She wondered just how awful she did look. She did not feel all right inside. She realised that she had not eaten properly in twenty-four hours. Just half a breakfast and a sandwich in the Nellie Dean ages ago.
The Chinese kids piled into a pub, pushing and kicking each other. A gust of beery hot air hit her. She wanted to be sick. A young man in a smartly hideous jacket tried to come out while the kids were trying to go in. He was buffeted from side to side, and swore in what Anne thought was an Australian accent. He pushed her, and headed off on a determined course for somewhere.
She tripped, and tottered at the edge of the kerb. She stepped into the gutter and got her balance. A McDonald's carton crumpled lousily under her shoe, and her heel squelched into a half-eaten Egg McMuffin.

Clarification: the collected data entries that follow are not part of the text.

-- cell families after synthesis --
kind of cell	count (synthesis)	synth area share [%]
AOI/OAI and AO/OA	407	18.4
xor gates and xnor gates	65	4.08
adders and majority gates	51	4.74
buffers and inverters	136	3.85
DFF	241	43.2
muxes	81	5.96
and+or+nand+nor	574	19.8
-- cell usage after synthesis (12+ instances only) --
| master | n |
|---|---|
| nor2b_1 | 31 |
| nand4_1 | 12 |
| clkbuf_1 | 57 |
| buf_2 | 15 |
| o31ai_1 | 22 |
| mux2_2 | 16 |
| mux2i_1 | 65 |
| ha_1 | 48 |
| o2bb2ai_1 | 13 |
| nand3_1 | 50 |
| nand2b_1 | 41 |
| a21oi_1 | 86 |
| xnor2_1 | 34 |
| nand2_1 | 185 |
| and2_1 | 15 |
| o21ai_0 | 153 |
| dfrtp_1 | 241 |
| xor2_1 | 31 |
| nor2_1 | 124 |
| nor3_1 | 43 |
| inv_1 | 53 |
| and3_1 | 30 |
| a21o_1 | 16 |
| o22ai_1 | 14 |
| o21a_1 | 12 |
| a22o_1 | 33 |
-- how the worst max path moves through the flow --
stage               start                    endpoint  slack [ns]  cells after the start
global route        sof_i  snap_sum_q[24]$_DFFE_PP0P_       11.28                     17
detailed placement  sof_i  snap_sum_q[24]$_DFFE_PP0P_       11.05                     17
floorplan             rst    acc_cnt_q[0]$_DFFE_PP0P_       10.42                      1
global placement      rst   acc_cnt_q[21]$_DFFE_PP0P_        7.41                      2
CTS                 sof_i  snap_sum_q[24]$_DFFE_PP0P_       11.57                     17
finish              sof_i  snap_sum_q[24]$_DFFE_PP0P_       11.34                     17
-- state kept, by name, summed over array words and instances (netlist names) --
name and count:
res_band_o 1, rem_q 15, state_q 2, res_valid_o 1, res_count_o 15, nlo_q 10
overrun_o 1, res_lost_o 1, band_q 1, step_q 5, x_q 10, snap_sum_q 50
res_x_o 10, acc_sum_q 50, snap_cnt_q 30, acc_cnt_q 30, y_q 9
===== src/rtl/bcd_mod_counter_if.sv =====
// Control and data bundle for bcd_mod_counter: count/load strobes in,
// BCD digits and wrap/error pulses out.
interface bcd_mod_counter_if;
  logic       en;
  logic       up_dn;
  logic       load;
  logic [3:0] load_d1;
  logic [3:0] load_d0;
  logic [3:0] digit1;
  logic [3:0] digit0;
  logic       carry_out;
  logic       borrow_out;
  logic       load_err;

  modport master (
    output en, up_dn, load, load_d1, load_d0,
    input  digit1, digit0, carry_out, borrow_out, load_err
  );

  modport slave (
    input  en, up_dn, load, load_d1, load_d0,
    output digit1, digit0, carry_out, borrow_out, load_err
  );
endinterface


===== src/rtl/bcd_mod_counter.sv =====
// Two-digit BCD modulo counter (MIN_VAL..MAX_VAL) with up/down stepping,
// validated preset load and registered carry/borrow/load_err pulses.
module bcd_mod_counter #(
  parameter int MIN_VAL = 0,
  parameter int MAX_VAL = 23
) (
  input  logic               clk,
  input  logic               reset,
  bcd_mod_counter_if.slave   bus
);

  if (MIN_VAL < 0 || MAX_VAL > 99 || MIN_VAL >= MAX_VAL) begin : g_bad_params
    $fatal(1, "bcd_mod_counter: need 0 <= MIN_VAL < MAX_VAL <= 99");
  end

  localparam logic [6:0] MIN_V  = 7'(MIN_VAL);
  localparam logic [6:0] MAX_V  = 7'(MAX_VAL);
  localparam logic [3:0] MIN_D1 = 4'(MIN_VAL / 10);
  localparam logic [3:0] MIN_D0 = 4'(MIN_VAL % 10);

  logic [6:0] count_q, count_d;
  logic [3:0] digit1_q, digit1_d;
  logic [3:0] digit0_q, digit0_d;
  logic       carry_q, carry_d;
  logic       borrow_q, borrow_d;
  logic       load_err_q, load_err_d;

  logic [6:0] preset;
  logic       above_min;
  logic       preset_ok;

  // Preset may overflow 7 bits for non-BCD nibbles, but the nibble checks
  // reject those cases before the value is ever used.
  assign preset = 7'(bus.load_d1) * 7'd10 + 7'(bus.load_d0);

  if (MIN_VAL == 0) begin : g_min_zero
    assign above_min = 1'b1;
  end else begin : g_min_nonzero
    assign above_min = (preset >= MIN_V);
  end

  assign preset_ok = (bus.load_d1 <= 4'd9) && (bus.load_d0 <= 4'd9) &&
                     above_min && (preset <= MAX_V);

  always_comb begin
    count_d    = count_q;
    carry_d    = 1'b0;
    borrow_d   = 1'b0;
    load_err_d = 1'b0;
    if (bus.load) begin
      if (preset_ok) count_d = preset;
      else           load_err_d = 1'b1;
    end else if (bus.en) begin
      if (bus.up_dn) begin
        if (count_q == MAX_V) begin
          count_d = MIN_V;
          carry_d = 1'b1;
        end else begin
          count_d = count_q + 7'd1;
        end
      end else begin
        if (count_q == MIN_V) begin
          count_d  = MAX_V;
          borrow_d = 1'b1;
        end else begin
          count_d = count_q - 7'd1;
        end
      end
    end
    digit1_d = 4'(count_d / 7'd10);
    digit0_d = 4'(count_d % 7'd10);
  end

  always_ff @(posedge clk or negedge reset) begin
    if (!reset) begin
      count_q    <= MIN_V;
      digit1_q   <= MIN_D1;
      digit0_q   <= MIN_D0;
      carry_q    <= 1'b0;
      borrow_q   <= 1'b0;
      load_err_q <= 1'b0;
    end else begin
      count_q    <= count_d;
      digit1_q   <= digit1_d;
      digit0_q   <= digit0_d;
      carry_q    <= carry_d;
      borrow_q   <= borrow_d;
      load_err_q <= load_err_d;
    end
  end

  assign bus.digit1     = digit1_q;
  assign bus.digit0     = digit0_q;
  assign bus.carry_out  = carry_q;
  assign bus.borrow_out = borrow_q;
  assign bus.load_err   = load_err_q;

endmodule


===== src/flat_wrapper.sv =====
// flat-port wrapper written by rule: the top's interface ports become plain ports
module bcd_mod_counter_flat 
#(
  parameter int MIN_VAL = 0,
  parameter int MAX_VAL = 23
)
  (clk, reset, bus_en, bus_up_dn, bus_load, bus_load_d1, bus_load_d0, bus_digit1, bus_digit0, bus_carry_out, bus_borrow_out, bus_load_err);
  bcd_mod_counter_if bus_i ();
  input  logic clk;
  input  logic reset;
  input wire logic [$bits(bus_i.en)-1:0] bus_en;
  input wire logic [$bits(bus_i.up_dn)-1:0] bus_up_dn;
  input wire logic [$bits(bus_i.load)-1:0] bus_load;
  input wire logic [$bits(bus_i.load_d1)-1:0] bus_load_d1;
  input wire logic [$bits(bus_i.load_d0)-1:0] bus_load_d0;
  output wire logic [$bits(bus_i.digit1)-1:0] bus_digit1;
  output wire logic [$bits(bus_i.digit0)-1:0] bus_digit0;
  output wire logic [$bits(bus_i.carry_out)-1:0] bus_carry_out;
  output wire logic [$bits(bus_i.borrow_out)-1:0] bus_borrow_out;
  output wire logic [$bits(bus_i.load_err)-1:0] bus_load_err;
  assign bus_i.en = bus_en;
  assign bus_i.up_dn = bus_up_dn;
  assign bus_i.load = bus_load;
  assign bus_i.load_d1 = bus_load_d1;
  assign bus_i.load_d0 = bus_load_d0;
  assign bus_digit1 = bus_i.digit1;
  assign bus_digit0 = bus_i.digit0;
  assign bus_carry_out = bus_i.carry_out;
  assign bus_borrow_out = bus_i.borrow_out;
  assign bus_load_err = bus_i.load_err;
  bcd_mod_counter #(.MIN_VAL(MIN_VAL), .MAX_VAL(MAX_VAL)) u_core (.clk(clk), .reset(reset), .bus(bus_i));
endmodule

===== config.mk =====
export PLATFORM = sky130hd
export DESIGN_NAME = bcd_mod_counter_flat
export DESIGN_NICKNAME = d
export VERILOG_FILES = /design/src/rtl/bcd_mod_counter_if.sv /design/src/rtl/bcd_mod_counter.sv /design/src/flat_wrapper.sv
export SDC_FILE = /design/constraint.sdc
export NUM_CORES = 1
export LEC_CHECK = 0
export CORE_MARGIN = 4
export CORE_UTILIZATION = 41
export DETAILED_ROUTE_END_ITERATION = 12
export SYNTH_ARGS = -nofsm -noshare
export SYNTH_HDL_FRONTEND = slang
export SYNTH_SLANG_ARGS = --single-unit

===== constraint.sdc =====
create_clock -name clk -period 15.95 [get_ports clk]
set_input_delay 4.785 -clock clk [delete_from_list [all_inputs] [get_ports clk]]
set_output_delay 4.785 -clock clk [all_outputs]
set_load 0.005 [all_outputs]

==> flow_summary.yaml, run 1 <==
setup_path:
  setup.worst_path.start_class: "input port"
  path_class: "in2reg"
  crit_fanout: 10
  crit_path_end_kind: "register"
  ff2ff_path_depth: 20
  crit_required_ps: 16110
  cp.arrival_ps: 10600
clock_network:
  clkLatencyLatePin_ps: 250
  cts_root_buf: "clkbuf_8"
  clk_path_buf_depth: 2
  cts.clk_slew.worst_paths_ps: 60
  cts_tree: "yes"
  cts_hold_buf: 0
  cts_setup_buffers: 0
  htreeDepth: 1
  cts_resized: 0
  clock-sinks: 17
  numCtsBuffers: 3
logic_synthesis:
  ys_ff_latch: 17
  synth_area_leader_cell: "dfrtp_1"
  async_flop_share: 1.00
  synth_cells: 215
  synth-seq-area-share: 0.234
  synth_warnings: 0
  netlist_area_um2: 1820
  yosysTopAreaCellShare: 0.234
  synth_edf_count: 0
  synth_area_leaders: "dfrtp_1 23%, ha_1 8.9%, inv_1 4.1%"
  synth.net_count: 243
  ys.flop_type: "dfrtp_1"
  avgSynthCellArea_um2: 8.47
  synth.distinct_cells: 65
die:
  die_y_um: 74.7
  core.rowCount: 23
  die_x_um: 74.7
  die_area_um2: 5570
  initial_utilization: 0.440
  ioPinCount: 24
  coreArea_um2: 4140
timing:
  period_minus_slack_ps: 10430
  rsz0062_at_grt: "false"
  hold_viol: 0
  fmax_ghz: 0.0958
  worst_pin_slew_ps: 716
  setup_viol: 0
  final.setup.tns_ps: 0
  maxSlewViolCount: 0
  slew-limit-headroom: 0.521
  finalCritPeriodShare: 0.654
  fin_worst_skew_ps: 4.40
global_route:
  antenna_found_initial: 0
  grt_max_degree: 18
  globalRouteOverflowTotal: 0
  grt_pass1_vias: 1498
  grt_usage: 0.158
  grt_pass1_wl_um: 7050
place:
  dpl-instance-area_um2: 2050
  port_buffers: 23
  dp.cells: 278
  place_congestion: 0.852
  dp_hpwl_um: 3210
drt:
  antenna_left: 0
  drt_iter0_drc: 159
  wl_um: 4000
  first_pass_iters: 4
  drc: 0
  via_per_inst: 5.77
  num_vias: 1627
  wl_per_cell_um: 14.2
worst_hold_path:
  whs_path_depth: 3
  hold_class: "reg2reg"
cells_and_area:
  layout.nets: 261
  layout-drive-gt1-share: 0.0862
  layout.cells.non_filler: 282
  fillers: 411
  area_growth_pct: 15.0
  final_cell_area_um2: 2100
  utilization: 0.506
  diodes: 0
pwr:
  power_density_nw_per_um2: 191
  fin_total_pwr_uw: 400
  leakagePower_nw: 0.855
  peakVddDrop_mv: 0.0911
flow_run:
  drv_cap: 0
outcome:
  status: "completed"
-- critical path: stages --
cell and delay, ps:
clkdlybuf4s50_1 480, ha_1 320, ha_1 190, inv_1 60, fa_1 410, and4b_1 250, and4b_1 190, a211o_1 270
a32oi_1 210, a311oi_2 570, a21oi_1 90, ha_1 320, a311oi_1 230, o32ai_1 100, a31oi_1 260, inv_1 110
ha_1 210, nand3_1 70, nand2_1 70, a31oi_2 380, mux2i_1 450, o221ai_1 250, a221oi_2 300
-- placed cells by master, fill, tap and decap left out, drive strengths merged, types with 5 or more instances in the layout --
| master | count |
|---|---|
| a211oi | 7 |
| and2 | 6 |
| inv | 21 |
| nand3 | 8 |
| nor2 | 13 |
| clkdlybuf4s50 | 23 |
| o21ai | 12 |
| nand2 | 15 |
| o21a | 5 |
| ha | 13 |
| dfrtp | 17 |
| a21oi | 13 |
-- metrics by stage --
step	setup slack, ps	hold WS [ps]
after detailed placement	5340	751
after global placement	5460	770
final	5520	797
after floorplan	5870	646
after CTS	5580	762
after global routing	4970	800
-- metal layers --
layer	wire length (um)	up-vias	track usage
met5	0	-	0
li1	-	833	-
met2	1740	41	0.235
met1	2040	744	0.241
met3	156	9	0.0240
met4	62	0	0.0356
-- worst paths after layout --
path	slack [ps]	to	start
min	800	u_core.bus.carry_out$_DFF_PN0_	u_core.count_q[5]$_DFF_PN0_
min in group asynchronous	4960	u_core.bus.digit0[2]$_DFF_PN0_	reset
max reg2reg	10780	u_core.bus.digit0[2]$_DFF_PN0_	u_core.count_q[0]$_DFF_PN0_
max in group asynchronous	10530	u_core.bus.digit1[3]$_DFF_PN0_	reset
min reg2reg	800	u_core.bus.carry_out$_DFF_PN0_	u_core.count_q[5]$_DFF_PN0_
max	5520	u_core.bus.digit0[2]$_DFF_PN0_	bus_load_d1[1]
-- sequential cells by signal (all words and copies together), names as in the netlist --
signal	cells
u_core.bus.load_err	1
u_core.count_q	7
u_core.bus.carry_out	1
u_core.bus.digit0	3
u_core.bus.borrow_out	1
u_core.bus.digit1	4
-- cell type report --
class | count | area, um^2 | share of cell area
multi-input cells | 166 | 1240 | 0.594
repair buffers | 23 | 230 | 0.110
inverters | 22 | 87.6 | 0.0418
well taps | 50 | 62.6 | 0.0299
flip-flops and latches | 17 | 425 | 0.203
clock buffers | 4 | 45.0 | 0.0215
==> config.mk <==
export PLATFORM = sky130hd
export DESIGN_NAME = wallclock_ctrl
export DESIGN_NICKNAME = d
export VERILOG_FILES = /design/src/rtl/wallclock_pkg.sv /design/src/rtl/bcd_mod_counter.sv /design/src/rtl/wallclock_ctrl.sv
export SDC_FILE = /design/constraint.sdc
export NUM_CORES = 1
export LEC_CHECK = 0
export CAP_MARGIN = 20
export CORE_MARGIN = 2
export CORE_UTILIZATION = 55
export CTS_CLUSTER_SIZE = 14
export DETAILED_ROUTE_END_ITERATION = 10
export PLACE_DENSITY_LB_ADDON = 0.25
export SYNTH_ARGS = -nofsm -noshare
export SYNTH_HDL_FRONTEND = slang
export SYNTH_SLANG_ARGS = --single-unit
==> constraint.sdc <==
create_clock -name clk -period 3.5 [get_ports clk]
set_input_delay 0.35 -clock clk [delete_from_list [all_inputs] [get_ports clk]]
set_output_delay 0.35 -clock clk [all_outputs]
set_load 0.01 [all_outputs]
$ cat src/rtl/wb_stream_packer.sv
// wb_stream_packer: packs pairs of sign-extended write-back results into
// 2*LANE_WIDTH-bit words and streams them out through a first-word
// fall-through FIFO, with frame delimiting (m_last / frame_done).
// Optional feature macro: WB_PACK_ELEM_CNT_EN adds the frame_elems counter.
module wb_stream_packer #(
  parameter int DATA_WIDTH = 25,
  parameter int LANE_WIDTH = 32,
  parameter int FIFO_DEPTH = 8
) (
  input  logic                    clk,
  input  logic                    rst_n,
  input  logic [DATA_WIDTH-1:0]   in_data0,
  input  logic                    in_valid0,
  input  logic [DATA_WIDTH-1:0]   in_data1,
  input  logic                    in_valid1,
  input  logic                    end_op,
  output logic                    stall,
  output logic [2*LANE_WIDTH-1:0] m_data,
  output logic                    m_valid,
  output logic                    m_last,
  input  logic                    m_ready,
`ifdef WB_PACK_ELEM_CNT_EN
  output logic [31:0]             frame_elems,
`endif
  output logic                    frame_done,
  output logic                    busy
);

  localparam int WW = 2 * LANE_WIDTH;
  localparam int AW = $clog2(FIFO_DEPTH);
  localparam int CW = AW + 1;

  typedef enum logic [1:0] {RUN = 2'd0, FLUSH = 2'd1, DRAIN = 2'd2, DONE = 2'd3} state_t;

  // Sign-extend one result element to a packed lane.
  function automatic logic [LANE_WIDTH-1:0] sext(input logic [DATA_WIDTH-1:0] d);
    return LANE_WIDTH'($signed(d));
  endfunction

  state_t                state, state_n;
  logic [LANE_WIDTH-1:0] h, h_n;
  logic                  h_v, h_v_n;
  logic [WW-1:0]         s, s_n;
  logic                  s_v, s_v_n;
  logic [WW:0]           mem [FIFO_DEPTH];
  logic [AW-1:0]         wr_ptr, rd_ptr;
  logic [CW-1:0]         count;
  logic                  full, accept, pop, push;
  logic [WW-1:0]         push_word;
  logic                  push_last;
  logic [WW-1:0]         word;
  logic                  word_form;
  logic [LANE_WIDTH-1:0] e0, e1;
  logic                  two, one;

  assign full   = (count == CW'(FIFO_DEPTH));
  assign stall  = (state != RUN) | full;
  assign accept = !stall;
  assign pop    = m_valid & m_ready;

  assign m_valid    = (count != {CW{1'b0}});
  assign m_data     = m_valid ? mem[rd_ptr][WW-1:0] : {WW{1'b0}};
  assign m_last     = m_valid ? mem[rd_ptr][WW] : 1'b0;
  assign frame_done = (state == DONE);
  assign busy       = (state != RUN) | m_valid | h_v | s_v;

  // Element selection: lane1 alone is treated as a single element.
  assign two = in_valid0 & in_valid1;
  assign one = in_valid0 ^ in_valid1;
  assign e0  = in_valid0 ? sext(in_data0) : sext(in_data1);
  assign e1  = sext(in_data1);

  // Pairing, word placement, flush sequencing and next-state decode.
  always_comb begin
    state_n   = state;
    h_n       = h;
    h_v_n     = h_v;
    s_n       = s;
    s_v_n     = s_v;
    push      = 1'b0;
    push_word = {WW{1'b0}};
    push_last = 1'b0;
    word      = {WW{1'b0}};
    word_form = 1'b0;
    case (state)
      RUN: begin
        if (accept) begin
          if (h_v && two) begin
            word      = {e0, h};
            h_n       = e1;
            word_form = 1'b1;
          end else if (h_v && one) begin
            word      = {e0, h};
            h_v_n     = 1'b0;
            word_form = 1'b1;
          end else if (!h_v && two) begin
            word      = {e1, e0};
            word_form = 1'b1;
          end else if (!h_v && one) begin
            h_n   = e0;
            h_v_n = 1'b1;
          end else begin
            word_form = 1'b0;
          end
          if (word_form) begin
            // A newer word displaces the staged one into the FIFO; it is
            // never the frame's last word because S is refilled.
            if (s_v) begin
              push      = 1'b1;
              push_word = s;
              push_last = 1'b0;
            end else begin
              push = 1'b0;
            end
            s_n   = word;
            s_v_n = 1'b1;
          end else begin
            s_n = s;
          end
          if (end_op) begin
            if (!s_v_n && !h_v_n && (count == {CW{1'b0}})) begin
              state_n = DONE;
            end else begin
              state_n = FLUSH;
            end
          end else begin
            state_n = RUN;
          end
        end else begin
          state_n = RUN;
        end
      end
      FLUSH: begin
        if (s_v) begin
          if (!full) begin
            push      = 1'b1;
            push_word = s;
            push_last = !h_v;
            s_v_n     = 1'b0;
            state_n   = h_v ? FLUSH : DRAIN;
          end else begin
            state_n = FLUSH;
          end
        end else if (h_v) begin
          if (!full) begin
            push      = 1'b1;
            push_word = {{LANE_WIDTH{1'b0}}, h};
            push_last = 1'b1;
            h_v_n     = 1'b0;
            state_n   = DRAIN;
          end else begin
            state_n = FLUSH;
          end
        end else begin
          state_n = DRAIN;
        end
      end
      DRAIN: begin
        if (count == {CW{1'b0}}) begin
          state_n = DONE;
        end else begin
          state_n = DRAIN;
        end
      end
      DONE: begin
        h_n     = {LANE_WIDTH{1'b0}};
        h_v_n   = 1'b0;
        s_n     = {WW{1'b0}};
        s_v_n   = 1'b0;
        state_n = RUN;
      end
      default: begin
        state_n = RUN;
      end
    endcase
  end

  // State, holding registers and FIFO bookkeeping.
  always_ff @(posedge clk or negedge rst_n) begin
    if (!rst_n) begin
      state  <= RUN;
      h      <= {LANE_WIDTH{1'b0}};
      h_v    <= 1'b0;
      s      <= {WW{1'b0}};
      s_v    <= 1'b0;
      wr_ptr <= {AW{1'b0}};
      rd_ptr <= {AW{1'b0}};
      count  <= {CW{1'b0}};
    end else begin
      state  <= state_n;
      h      <= h_n;
      h_v    <= h_v_n;
      s      <= s_n;
      s_v    <= s_v_n;
      wr_ptr <= push ? wr_ptr + AW'(1) : wr_ptr;
      rd_ptr <= pop ? rd_ptr + AW'(1) : rd_ptr;
      count  <= count + CW'(push) - CW'(pop);
    end
  end

  // FIFO storage; contents are qualified by count, so no reset is needed.
  always_ff @(posedge clk) begin
    if (push) begin
      mem[wr_ptr] <= {push_last, push_word};
    end else begin
      mem[wr_ptr] <= mem[wr_ptr];
    end
  end

`ifdef WB_PACK_ELEM_CNT_EN
  // Per-frame element count; frozen once the frame stops accepting input.
  always_ff @(posedge clk or negedge rst_n) begin
    if (!rst_n) begin
      frame_elems <= 32'd0;
    end else if (state == DONE) begin
      frame_elems <= 32'd0;
    end else if (accept) begin
      frame_elems <= frame_elems + 32'(in_valid0) + 32'(in_valid1);
    end else begin
      frame_elems <= frame_elems;
    end
  end
`endif

endmodule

The music mix was more offensive out in the open. Anne could pick out random snatches of disco, Derek Douane, reggae, acid house, rhythm and blues, funk, Kylie Minogue and '60s oldies. The result was a sweaty medley, harsh and brittle on the surface, but cheesy and rotten underneath.
Every shop in sight was open, selling sex. She walked towards Wardour Street. That would be quieter, calmer. She could get her bearings. There were a few clubs at the lower end of the street, but it was mostly owned by monolithic movie companies. She went past displays of posters and stills for upcoming films, gradually calming herself. Heroes posed with guns: Sylvester Stallone, Kurt Russell, Rutger Hauer, Clint Eastwood. If she could get to Tottenham Court Road tube station, she could get home almost on automatic pilot.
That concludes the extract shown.